There's also the fact that the Chinese are not seen to be transparent around coronavirus. I've talked about this quite a bit before, the original cover up for the first month while this disease was exploding inside China. They weren't being in any way forthcoming about human to human transmission with their own people or internationally. That's angered not just the US, but a lot of allies, too. And, of course, China's actions in Hong Kong. So, there's been a lot of backlash against the Chinese and that is hurting them ultimately. And that's what's behind the UK decision. It's a big hit on China. They had major plans for the United Kingdom, including growing the connections between stock exchanges and London and Shanghai, crafting a new post-Brexit FTA (free trade agreement), invest heavily in UK infrastructure. Certainly, there's going to be retaliation of some kind from China. But this is one of the bigger strategic wins of the Trump administration and foreign policy since they've actually come into office.
Finally, with the US rejecting China's maritime claims in the South China Sea, how will this further escalate tensions?

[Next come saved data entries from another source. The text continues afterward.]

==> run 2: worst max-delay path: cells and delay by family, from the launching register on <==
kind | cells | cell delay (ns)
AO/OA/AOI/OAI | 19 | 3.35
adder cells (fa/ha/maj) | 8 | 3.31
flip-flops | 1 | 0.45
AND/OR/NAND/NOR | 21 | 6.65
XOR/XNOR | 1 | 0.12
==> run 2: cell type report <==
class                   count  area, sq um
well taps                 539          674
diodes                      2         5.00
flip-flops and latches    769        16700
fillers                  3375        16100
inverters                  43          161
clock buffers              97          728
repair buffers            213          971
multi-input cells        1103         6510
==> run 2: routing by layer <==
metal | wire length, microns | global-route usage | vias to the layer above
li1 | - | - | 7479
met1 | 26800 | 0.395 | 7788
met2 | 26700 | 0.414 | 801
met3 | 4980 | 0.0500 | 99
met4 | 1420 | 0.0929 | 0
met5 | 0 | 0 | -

Well, a little bit. I mean, it's not a military move. It's a diplomatic move. This is more symbolic. It's United States officially aligning itself with the 2016 ruling in The Hague instead of supporting it abstractly, which is what the Obama administration did. The alignment means the United States is formally denying specific claims, most importantly, this nine-dash-line that says that China basically has sovereignty over everything in the water going right down to the borders of South East Asian littoral states. Which is, you know, kind of crazy. Anyone looks at the map and sees what China is laying claim to, it's ludicrous. And it's only because China has such outsized power militarily in the region and of course, economically, that they can kind of get away with it. But again, it's not military escalation. The Pentagon could follow up with more aggressive exercises in the region, and that's certainly possible, especially as we get closer to election, and Trump wants to show his anti-China bona fides, the risk of accident is going up. But for now, this is a diplomatic move, not a military one. That's what I'd focus on.